EL MINISTERIO DE LA NATURALEZA
POR HUGH MACMILLAN
LONDRES
1885.
LA NATURALEZA “HABLA” * MACMILLAN*3-5
Los pantanos, con su vegetación densa y pestilente, ocupaban y desfiguraban espacios valiosos, creando una atmósfera pestilente, y estos debían ser drenados. La tierra así recuperada debía ser excavada y expuesta a las inclemencias del tiempo.
Y entonces el labrador llega y traza surcos rectos y uniformes, en los que toda la semilla sembrada puede tener las mismas condiciones de crecimiento y producir una cosecha igualmente abundante.
Pero es una circunstancia sumamente significativa que nuestro Salvador no comience su enseñanza parabólica con ninguno de estos procesos preparatorios. El Reino de los Cielos, en su primer anuncio a los hombres, no se asemeja al pionero en el desierto sin caminos ni hogar, ni al leñador que sale con el hacha y corta los árboles primigenios para despejar un espacio de cultivo, ni al labrador que sale a labrar la tierra, sino al sembrador que sale a sembrar.
El presupone un estado de cosas fijo y estable: hábitos civilizados, un escenario tranquilo de laboriosidad y éxito humanos.
Los procesos radicales negativos ya se han completado.
La voz que clama en el desierto: «Preparad el camino del Señor» ha sido escuchada y obedecida. Los caminos torcidos se han enderezado y los ásperos se han allanado mediante el ministerio preparatorio de los testigos de Cristo en dispensaciones anteriores.
El hacha de todos los profetas y hombres piadosos de la antigüedad ha sido puesta a la raíz y alzada sobre los densos árboles que obstruían el paso.
El Precursor, mediante su bautismo de arrepentimiento, ha arado la tierra estéril e improductiva así despejada.
La época de la gracia está más avanzada: se acerca la plenitud del tiempo. «El invierno ha pasado, la lluvia ha cesado y se ha ido, las flores aparecen en la tierra; ha llegado el tiempo del canto de los pájaros, y se oye la voz de la tórtola en la tierra».
Es en estas circunstancias que el sembrador sale a sembrar; y nuestro Salvador, en esta figura, simboliza de forma muy hermosa el carácter con el que Él mismo, el gran Sembrador, apareció en la tierra. La función del sembrador no es destructiva, sino constructiva.
Su misión no es remover nada de la tierra, ni desgarrarla, ni destruir nada en ella o sobre ella; sino arrojar en ella algo que la misma tierra que no posee, algo que tiene vida y que impartirá vida.

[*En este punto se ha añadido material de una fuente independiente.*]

<file path="src/rtl/aes_pkg.sv">
// Shared AES sequencing types: key lengths, round counts and sequencer states.
package aes_pkg;

    localparam int NR_128 = 10;
    localparam int NR_192 = 12;
    localparam int NR_256 = 14;

    typedef enum logic [1:0] {
        KEY_128  = 2'b00,
        KEY_192  = 2'b01,
        KEY_256  = 2'b10,
        KEY_RSVD = 2'b11
    } key_len_t;

    typedef enum logic [2:0] {
        IDLE,
        INIT,
        ROUND,
        FINAL,
        DONE
    } seq_state_t;

endpackage

</file>
<file path="src/rtl/aes_round_counter_ld.sv">
// Round index counter: clear to zero, count on enable, flag the round before Nr.
module aes_round_counter_ld #(
    parameter int CNT_SIZE = 4
) (
    input  logic                clk,
    input  logic                rst_n,
    input  logic                clr,
    input  logic                en,
    input  logic [CNT_SIZE-1:0] nr,
    output logic [CNT_SIZE-1:0] cnt,
    output logic                term
);

    localparam logic [CNT_SIZE-1:0] ONE = CNT_SIZE'(1);

    assign term = (cnt == (nr - ONE));

    always_ff @(posedge clk or negedge rst_n) begin
        if (!rst_n) begin
            cnt <= '0;
        end else if (clr) begin
            cnt <= '0;
        end else if (en) begin
            cnt <= cnt + ONE;
        end
    end

endmodule

</file>
<file path="src/rtl/aes_round_sequencer.sv">
// Sequences one AES block (AES-128/192/256) with stall, abort and round flags.
module aes_round_sequencer #(
    parameter int CNT_SIZE = 4,
    parameter int NR_128   = aes_pkg::NR_128,
    parameter int NR_192   = aes_pkg::NR_192,
    parameter int NR_256   = aes_pkg::NR_256
) (
    input  logic                clk,
    input  logic                rst_n,
    input  logic                i_start,
    input  logic [1:0]          i_key_len,
    input  logic                i_stall,
    input  logic                i_abort,
    output logic                o_ready,
    output logic                o_busy,
    output logic [CNT_SIZE-1:0] o_round,
    output logic                o_first_round,
    output logic                o_last_round,
    output logic                o_key_exp_en,
    output logic                o_done,
    output logic                o_err
);

    import aes_pkg::*;

    if (CNT_SIZE < 4) begin : g_cnt_size_chk
        $error("CNT_SIZE must be at least 4");
    end

    seq_state_t          state;
    logic [CNT_SIZE-1:0] nr;
    logic                term;
    logic                cnt_clr;
    logic                cnt_en;

    function automatic logic [CNT_SIZE-1:0] nr_of(input logic [1:0] kl);
        case (key_len_t'(kl))
            KEY_192: nr_of = CNT_SIZE'(NR_192);
            KEY_256: nr_of = CNT_SIZE'(NR_256);
            default: nr_of = CNT_SIZE'(NR_128);
        endcase
    endfunction

    assign o_ready       = (state == IDLE);
    assign o_first_round = (state == INIT);
    assign o_last_round  = (state == FINAL);
    assign o_done        = (state == DONE);
    assign o_busy        = (state == INIT) || (state == ROUND) || (state == FINAL);
    assign o_key_exp_en  = o_busy & ~i_stall;

    // FINAL holds the counter at Nr; DONE and IDLE keep it cleared for the next block.
    assign cnt_clr = i_abort || (state == IDLE) || (state == DONE);
    assign cnt_en  = ~i_stall && ((state == INIT) || (state == ROUND));

    aes_round_counter_ld #(
        .CNT_SIZE(CNT_SIZE)
    ) u_cnt (
        .clk  (clk),
        .rst_n(rst_n),
        .clr  (cnt_clr),
        .en   (cnt_en),
        .nr   (nr),
        .cnt  (o_round),
        .term (term)
    );

    always_ff @(posedge clk or negedge rst_n) begin
        if (!rst_n) begin
            state <= IDLE;
            nr    <= CNT_SIZE'(NR_128);
            o_err <= 1'b0;
        end else begin
            o_err <= 1'b0;
            if (i_abort && (state != IDLE)) begin
                state <= IDLE;
            end else begin
                unique case (state)
                    IDLE: begin
                        if (i_start && !i_abort) begin
                            if (i_key_len == KEY_RSVD) begin
                                o_err <= 1'b1;
                            end else begin
                                nr    <= nr_of(i_key_len);
                                state <= INIT;
                            end
                        end
                    end
                    INIT: begin
                        if (!i_stall) state <= ROUND;
                    end
                    ROUND: begin
                        if (!i_stall && term) state <= FINAL;
                    end
                    FINAL: begin
                        if (!i_stall) state <= DONE;
                    end
                    DONE: begin
                        state <= IDLE;
                    end
                    default: begin
                        state <= IDLE;
                    end
                endcase
            end
        end
    end

endmodule
</file>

La siembra de la semilla es el vínculo mediante el cual la materia mineral muerta puede ser resucitada para formar parte de la noble vestidura de la vida, por la cual el grano de arena puede convertirse en una célula viva.

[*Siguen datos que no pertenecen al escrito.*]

**src/rtl/bath_request_ctrl_if.sv**
```systemverilog
// bath_request_ctrl_if: button pulses, delay-block acknowledges and status outputs of the lock request controller.
interface bath_request_ctrl_if #(parameter int OCC_W = 2);
    logic             arrive_req;
    logic             depart_req;
    logic             arriving;
    logic             departing;
    logic             clr_err;
    logic [1:0]       bathysphereSignal;
    logic             busy;
    logic [OCC_W-1:0] occupancy;
    logic             rejected;
    logic             timeout_err;
    modport master (
        input  arrive_req, depart_req, arriving, departing, clr_err,
        output bathysphereSignal, busy, occupancy, rejected, timeout_err
    );
    modport slave (
        output arrive_req, depart_req, arriving, departing, clr_err,
        input  bathysphereSignal, busy, occupancy, rejected, timeout_err
    );
endinterface

```
**src/rtl/bath_request_ctrl.sv**
```systemverilog
// bath_request_ctrl: holds arrive/depart requests to the delay block until acknowledged, tracking lock occupancy.
// Define BATH_REQ_QUEUE_EN to keep one request that arrives mid-handshake instead of rejecting it.
module bath_request_ctrl #(
    parameter int TIMEOUT_CYCLES = 40,
    parameter int MAX_OCC        = 3,
    parameter int OCC_W          = 2
) (
    input logic                 clk,
    input logic                 reset,
    bath_request_ctrl_if.master bus
);
`ifdef BATH_REQ_QUEUE_EN
    localparam bit QUEUE_EN = 1'b1;
`else
    localparam bit QUEUE_EN = 1'b0;
`endif
    localparam int               TW      = $clog2(TIMEOUT_CYCLES);
    localparam logic [TW-1:0]    T_LAST  = TW'(TIMEOUT_CYCLES - 1);
    localparam logic [OCC_W-1:0] OCC_MAX = OCC_W'(MAX_OCC);

    typedef enum logic [1:0] {IDLE, REQ_ARR, REQ_DEP, RELEASE} state_t;

    state_t           r_state, w_state_nxt;
    logic [TW-1:0]    r_timer, w_timer_nxt;
    logic [OCC_W-1:0] r_occ, w_occ_nxt;
    logic [1:0]       r_sig;
    logic             r_busy, r_rej, r_err, r_pend_v, r_pend_dep;
    logic             w_rej, w_err_set, w_pend_v_nxt, w_pend_dep_nxt;
    logic             w_req_arr, w_req_dep, w_xtra_arr, w_xtra_dep;
    logic             w_occ_full, w_occ_empty;

    assign w_occ_full  = r_occ >= OCC_MAX;
    assign w_occ_empty = r_occ == '0;

    // Split this cycle's pulses into the request served from IDLE and leftovers handled as busy requests.
    always_comb begin
        w_req_arr  = 1'b0;
        w_req_dep  = 1'b0;
        w_xtra_arr = bus.arrive_req;
        w_xtra_dep = bus.depart_req;
        if (r_state == IDLE) begin
            if (r_pend_v) begin
                w_req_dep = r_pend_dep;
                w_req_arr = !r_pend_dep;
            end else if (bus.depart_req && !w_occ_empty) begin
                w_req_dep  = 1'b1;
                w_xtra_dep = 1'b0;
            end else begin
                w_req_dep  = bus.depart_req;
                w_req_arr  = bus.arrive_req;
                w_xtra_dep = 1'b0;
                w_xtra_arr = 1'b0;
            end
        end
    end

    always_comb begin
        w_state_nxt    = r_state;
        w_timer_nxt    = '0;
        w_occ_nxt      = r_occ;
        w_err_set      = 1'b0;
        w_rej          = 1'b0;
        w_pend_v_nxt   = r_pend_v;
        w_pend_dep_nxt = r_pend_dep;
        case (r_state)
            IDLE: begin
                w_pend_v_nxt = 1'b0;
                if (w_req_dep && !w_occ_empty)
                    w_state_nxt = REQ_DEP;
                else if (w_req_arr && !w_occ_full)
                    w_state_nxt = REQ_ARR;
                w_rej = (w_req_dep && w_occ_empty) || (w_req_arr && w_occ_full);
            end
            REQ_ARR, REQ_DEP: begin
                w_timer_nxt = r_timer + 1'b1;
                if (r_state == REQ_ARR ? bus.arriving : bus.departing) begin
                    w_occ_nxt   = r_state == REQ_ARR ? (w_occ_full ? r_occ : r_occ + 1'b1)
                                                     : (w_occ_empty ? r_occ : r_occ - 1'b1);
                    w_state_nxt = RELEASE;
                end else if (bus.arriving || bus.departing || r_timer == T_LAST) begin
                    w_err_set   = 1'b1;
                    w_state_nxt = RELEASE;
                end
            end
            default: if (!bus.arriving && !bus.departing) w_state_nxt = IDLE;
        endcase
        if (w_xtra_arr || w_xtra_dep) begin
            if (QUEUE_EN && !r_pend_v) begin
                w_pend_v_nxt   = 1'b1;
                w_pend_dep_nxt = w_xtra_dep;
                w_rej          = w_rej || (w_xtra_arr && w_xtra_dep);
            end else begin
                w_rej = 1'b1;
            end
        end
    end

    always_ff @(posedge clk or negedge reset) begin
        if (!reset) begin
            r_state    <= IDLE;
            r_timer    <= '0;
            r_occ      <= '0;
            r_sig      <= 2'b00;
            r_busy     <= 1'b0;
            r_rej      <= 1'b0;
            r_err      <= 1'b0;
            r_pend_v   <= 1'b0;
            r_pend_dep <= 1'b0;
        end else begin
            r_state    <= w_state_nxt;
            r_timer    <= w_timer_nxt;
            r_occ      <= w_occ_nxt;
            r_sig      <= w_state_nxt == REQ_ARR ? 2'b01 : w_state_nxt == REQ_DEP ? 2'b10 : 2'b00;
            r_busy     <= w_state_nxt != IDLE;
            r_rej      <= w_rej;
            r_err      <= w_err_set || (r_err && !bus.clr_err);
            r_pend_v   <= w_pend_v_nxt;
            r_pend_dep <= w_pend_dep_nxt;
        end
    end

    assign bus.bathysphereSignal = r_sig;
    assign bus.busy              = r_busy;
    assign bus.occupancy         = r_occ;
    assign bus.rejected          = r_rej;
    assign bus.timeout_err       = r_err;
endmodule

```
**src/flat_wrapper.sv**
```systemverilog
// flat-port wrapper written by rule: the top's interface ports become plain ports
module bath_request_ctrl_flat 
#(
    parameter int TIMEOUT_CYCLES = 40,
    parameter int MAX_OCC        = 3,
    parameter int OCC_W          = 2
)
  (clk, reset, bus_arrive_req, bus_depart_req, bus_arriving, bus_departing, bus_clr_err, bus_bathysphereSignal, bus_busy, bus_occupancy, bus_rejected, bus_timeout_err);
  bath_request_ctrl_if #(.OCC_W(OCC_W)) bus_i ();
  input logic clk;
  input logic reset;
  input wire logic [$bits(bus_i.arrive_req)-1:0] bus_arrive_req;
  input wire logic [$bits(bus_i.depart_req)-1:0] bus_depart_req;
  input wire logic [$bits(bus_i.arriving)-1:0] bus_arriving;
  input wire logic [$bits(bus_i.departing)-1:0] bus_departing;
  input wire logic [$bits(bus_i.clr_err)-1:0] bus_clr_err;
  output wire logic [$bits(bus_i.bathysphereSignal)-1:0] bus_bathysphereSignal;
  output wire logic [$bits(bus_i.busy)-1:0] bus_busy;
  output wire logic [$bits(bus_i.occupancy)-1:0] bus_occupancy;
  output wire logic [$bits(bus_i.rejected)-1:0] bus_rejected;
  output wire logic [$bits(bus_i.timeout_err)-1:0] bus_timeout_err;
  assign bus_i.arrive_req = bus_arrive_req;
  assign bus_i.depart_req = bus_depart_req;
  assign bus_i.arriving = bus_arriving;
  assign bus_i.departing = bus_departing;
  assign bus_i.clr_err = bus_clr_err;
  assign bus_bathysphereSignal = bus_i.bathysphereSignal;
  assign bus_busy = bus_i.busy;
  assign bus_occupancy = bus_i.occupancy;
  assign bus_rejected = bus_i.rejected;
  assign bus_timeout_err = bus_i.timeout_err;
  bath_request_ctrl #(.TIMEOUT_CYCLES(TIMEOUT_CYCLES), .MAX_OCC(MAX_OCC), .OCC_W(OCC_W)) u_core (.clk(clk), .reset(reset), .bus(bus_i));
endmodule
```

Es, por así decirlo, el mediador entre los reinos orgánico e inorgánico, la mano unida en la que la materia y la vida se encuentran, y mediante la cual intercambian servicios mutuos. En el proceso de crecimiento, la semilla absorbe las sustancias y fuerzas de la tierra, les imparte un carácter superior, las imprime con la impronta de la vitalidad y las convierte en nobles usos.
Mediante el desarrollo de la semilla, el desierto se convierte en un jardín, la tierra desnuda y estéril se cubre de hermosas y variadas formas de vida que atienden las necesidades de criaturas superiores.
Así sucedió con nuestro Señor. La analogía se aplica a Él de la manera más perfecta. Salió no para destruir, sino para salvar; no para condenar al mundo, sino para que el mundo, por medio de Él, tuviera vida. Vino para impartir a nuestro mundo muerto e inerte lo que había perdido: la semilla de la justicia, el germen de la vida eterna. El mundo humano se había separado del reino de los cielos.